MATERIAL PROVIDED below:
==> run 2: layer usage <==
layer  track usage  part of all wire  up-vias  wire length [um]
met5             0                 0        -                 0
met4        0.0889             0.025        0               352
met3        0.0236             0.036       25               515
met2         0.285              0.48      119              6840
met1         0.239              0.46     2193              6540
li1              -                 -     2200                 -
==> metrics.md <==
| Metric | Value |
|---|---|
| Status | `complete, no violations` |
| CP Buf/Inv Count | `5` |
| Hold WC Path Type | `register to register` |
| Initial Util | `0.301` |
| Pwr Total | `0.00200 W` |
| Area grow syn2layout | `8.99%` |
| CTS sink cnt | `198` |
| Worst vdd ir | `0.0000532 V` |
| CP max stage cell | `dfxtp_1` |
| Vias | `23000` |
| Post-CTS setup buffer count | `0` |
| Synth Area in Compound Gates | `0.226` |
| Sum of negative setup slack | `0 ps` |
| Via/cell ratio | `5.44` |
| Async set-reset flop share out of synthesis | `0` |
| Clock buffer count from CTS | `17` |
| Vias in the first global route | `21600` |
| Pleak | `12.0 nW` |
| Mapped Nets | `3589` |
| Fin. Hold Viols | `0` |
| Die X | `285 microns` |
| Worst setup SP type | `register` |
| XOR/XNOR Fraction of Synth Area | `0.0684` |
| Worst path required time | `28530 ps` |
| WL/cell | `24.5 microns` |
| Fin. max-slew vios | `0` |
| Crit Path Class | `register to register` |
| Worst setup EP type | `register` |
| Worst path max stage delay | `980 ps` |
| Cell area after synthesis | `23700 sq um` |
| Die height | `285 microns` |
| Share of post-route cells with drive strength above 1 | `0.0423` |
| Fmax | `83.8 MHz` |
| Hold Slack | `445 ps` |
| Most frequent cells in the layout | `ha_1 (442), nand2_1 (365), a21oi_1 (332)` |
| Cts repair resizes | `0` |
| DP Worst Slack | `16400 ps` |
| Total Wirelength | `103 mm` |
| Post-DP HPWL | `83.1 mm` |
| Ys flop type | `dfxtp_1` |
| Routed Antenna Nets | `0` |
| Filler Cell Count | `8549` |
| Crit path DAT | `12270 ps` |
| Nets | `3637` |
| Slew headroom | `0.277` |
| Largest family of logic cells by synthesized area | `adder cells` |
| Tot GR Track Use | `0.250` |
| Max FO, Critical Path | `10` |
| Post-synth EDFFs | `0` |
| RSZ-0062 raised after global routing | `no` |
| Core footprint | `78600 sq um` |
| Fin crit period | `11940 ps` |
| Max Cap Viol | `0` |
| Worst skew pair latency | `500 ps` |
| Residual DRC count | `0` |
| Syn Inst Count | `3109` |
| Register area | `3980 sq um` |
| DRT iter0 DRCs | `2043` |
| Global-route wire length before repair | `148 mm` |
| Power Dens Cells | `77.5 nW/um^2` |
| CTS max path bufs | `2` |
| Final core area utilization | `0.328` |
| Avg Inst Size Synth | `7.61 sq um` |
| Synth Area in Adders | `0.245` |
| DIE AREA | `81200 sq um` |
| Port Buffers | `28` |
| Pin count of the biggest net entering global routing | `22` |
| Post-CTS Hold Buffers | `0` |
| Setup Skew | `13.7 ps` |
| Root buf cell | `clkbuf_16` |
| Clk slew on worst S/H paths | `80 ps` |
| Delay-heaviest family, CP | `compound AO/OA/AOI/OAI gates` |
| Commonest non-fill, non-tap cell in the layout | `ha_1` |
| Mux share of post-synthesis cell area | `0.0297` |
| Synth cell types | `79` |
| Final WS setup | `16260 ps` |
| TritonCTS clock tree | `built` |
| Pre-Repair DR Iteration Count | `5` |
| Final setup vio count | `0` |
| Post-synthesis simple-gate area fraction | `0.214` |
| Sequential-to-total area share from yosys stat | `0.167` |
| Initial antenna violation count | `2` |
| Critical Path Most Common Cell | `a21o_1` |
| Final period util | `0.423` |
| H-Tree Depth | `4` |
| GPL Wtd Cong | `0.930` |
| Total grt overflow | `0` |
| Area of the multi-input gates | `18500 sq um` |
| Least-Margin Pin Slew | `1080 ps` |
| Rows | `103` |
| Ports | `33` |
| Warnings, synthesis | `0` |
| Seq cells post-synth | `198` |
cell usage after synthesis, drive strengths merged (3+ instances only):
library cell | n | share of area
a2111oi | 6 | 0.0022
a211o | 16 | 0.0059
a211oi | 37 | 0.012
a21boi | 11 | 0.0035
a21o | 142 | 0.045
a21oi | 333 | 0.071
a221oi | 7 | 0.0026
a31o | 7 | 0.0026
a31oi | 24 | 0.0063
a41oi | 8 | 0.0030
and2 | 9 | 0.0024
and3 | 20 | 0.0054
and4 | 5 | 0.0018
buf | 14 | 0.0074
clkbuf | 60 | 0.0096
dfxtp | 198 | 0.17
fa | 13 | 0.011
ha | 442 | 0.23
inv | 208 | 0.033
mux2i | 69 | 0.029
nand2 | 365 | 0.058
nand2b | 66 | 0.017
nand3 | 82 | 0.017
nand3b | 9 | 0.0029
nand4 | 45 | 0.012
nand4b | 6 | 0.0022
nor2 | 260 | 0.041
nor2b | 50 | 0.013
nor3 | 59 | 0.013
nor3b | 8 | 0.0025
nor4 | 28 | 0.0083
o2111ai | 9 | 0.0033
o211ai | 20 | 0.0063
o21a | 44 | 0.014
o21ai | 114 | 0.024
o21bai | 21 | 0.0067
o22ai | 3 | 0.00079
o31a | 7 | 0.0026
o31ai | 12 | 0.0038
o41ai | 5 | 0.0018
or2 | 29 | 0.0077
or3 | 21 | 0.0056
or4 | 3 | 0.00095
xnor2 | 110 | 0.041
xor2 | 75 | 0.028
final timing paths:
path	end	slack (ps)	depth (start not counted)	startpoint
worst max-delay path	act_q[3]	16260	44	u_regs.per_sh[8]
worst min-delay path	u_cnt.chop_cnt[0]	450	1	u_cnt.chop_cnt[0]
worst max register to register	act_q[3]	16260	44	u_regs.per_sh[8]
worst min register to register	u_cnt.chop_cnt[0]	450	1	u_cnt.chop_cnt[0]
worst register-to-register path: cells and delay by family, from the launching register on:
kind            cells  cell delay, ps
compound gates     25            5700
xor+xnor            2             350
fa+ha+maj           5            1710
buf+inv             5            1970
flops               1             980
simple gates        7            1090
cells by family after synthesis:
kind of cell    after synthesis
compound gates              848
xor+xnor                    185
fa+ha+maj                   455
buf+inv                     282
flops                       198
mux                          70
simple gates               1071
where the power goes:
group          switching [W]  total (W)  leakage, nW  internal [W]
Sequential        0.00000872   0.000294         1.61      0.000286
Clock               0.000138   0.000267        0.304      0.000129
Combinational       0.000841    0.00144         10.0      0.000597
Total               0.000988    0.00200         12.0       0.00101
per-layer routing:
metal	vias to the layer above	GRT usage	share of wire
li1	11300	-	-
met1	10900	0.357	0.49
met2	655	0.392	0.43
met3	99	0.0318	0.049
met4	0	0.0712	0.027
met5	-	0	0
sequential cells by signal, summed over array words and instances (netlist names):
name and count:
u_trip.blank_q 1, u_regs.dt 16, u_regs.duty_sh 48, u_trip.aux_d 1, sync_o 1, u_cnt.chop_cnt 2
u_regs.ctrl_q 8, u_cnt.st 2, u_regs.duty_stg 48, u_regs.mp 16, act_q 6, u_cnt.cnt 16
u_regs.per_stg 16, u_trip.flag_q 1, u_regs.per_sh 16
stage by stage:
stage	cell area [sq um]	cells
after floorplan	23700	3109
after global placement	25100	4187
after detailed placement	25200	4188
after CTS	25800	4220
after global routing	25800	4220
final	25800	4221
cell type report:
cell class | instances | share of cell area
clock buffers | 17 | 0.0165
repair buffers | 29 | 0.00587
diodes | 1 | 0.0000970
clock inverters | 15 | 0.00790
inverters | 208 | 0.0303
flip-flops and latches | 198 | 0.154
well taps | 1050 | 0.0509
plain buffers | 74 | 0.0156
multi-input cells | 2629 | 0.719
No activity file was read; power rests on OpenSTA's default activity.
End of MATERIAL PROVIDED.
EXERCISE DESCRIPTION: In the data above, find the line with "CP max stage" and the line with "Die height |". Retype both, plus every line between them, exactly.

EXERCISE RESULT:
| CP max stage cell | `dfxtp_1` |
| Vias | `23000` |
| Post-CTS setup buffer count | `0` |
| Synth Area in Compound Gates | `0.226` |
| Sum of negative setup slack | `0 ps` |
| Via/cell ratio | `5.44` |
| Async set-reset flop share out of synthesis | `0` |
| Clock buffer count from CTS | `17` |
| Vias in the first global route | `21600` |
| Pleak | `12.0 nW` |
| Mapped Nets | `3589` |
| Fin. Hold Viols | `0` |
| Die X | `285 microns` |
| Worst setup SP type | `register` |
| XOR/XNOR Fraction of Synth Area | `0.0684` |
| Worst path required time | `28530 ps` |
| WL/cell | `24.5 microns` |
| Fin. max-slew vios | `0` |
| Crit Path Class | `register to register` |
| Worst setup EP type | `register` |
| Worst path max stage delay | `980 ps` |
| Cell area after synthesis | `23700 sq um` |
| Die height | `285 microns` |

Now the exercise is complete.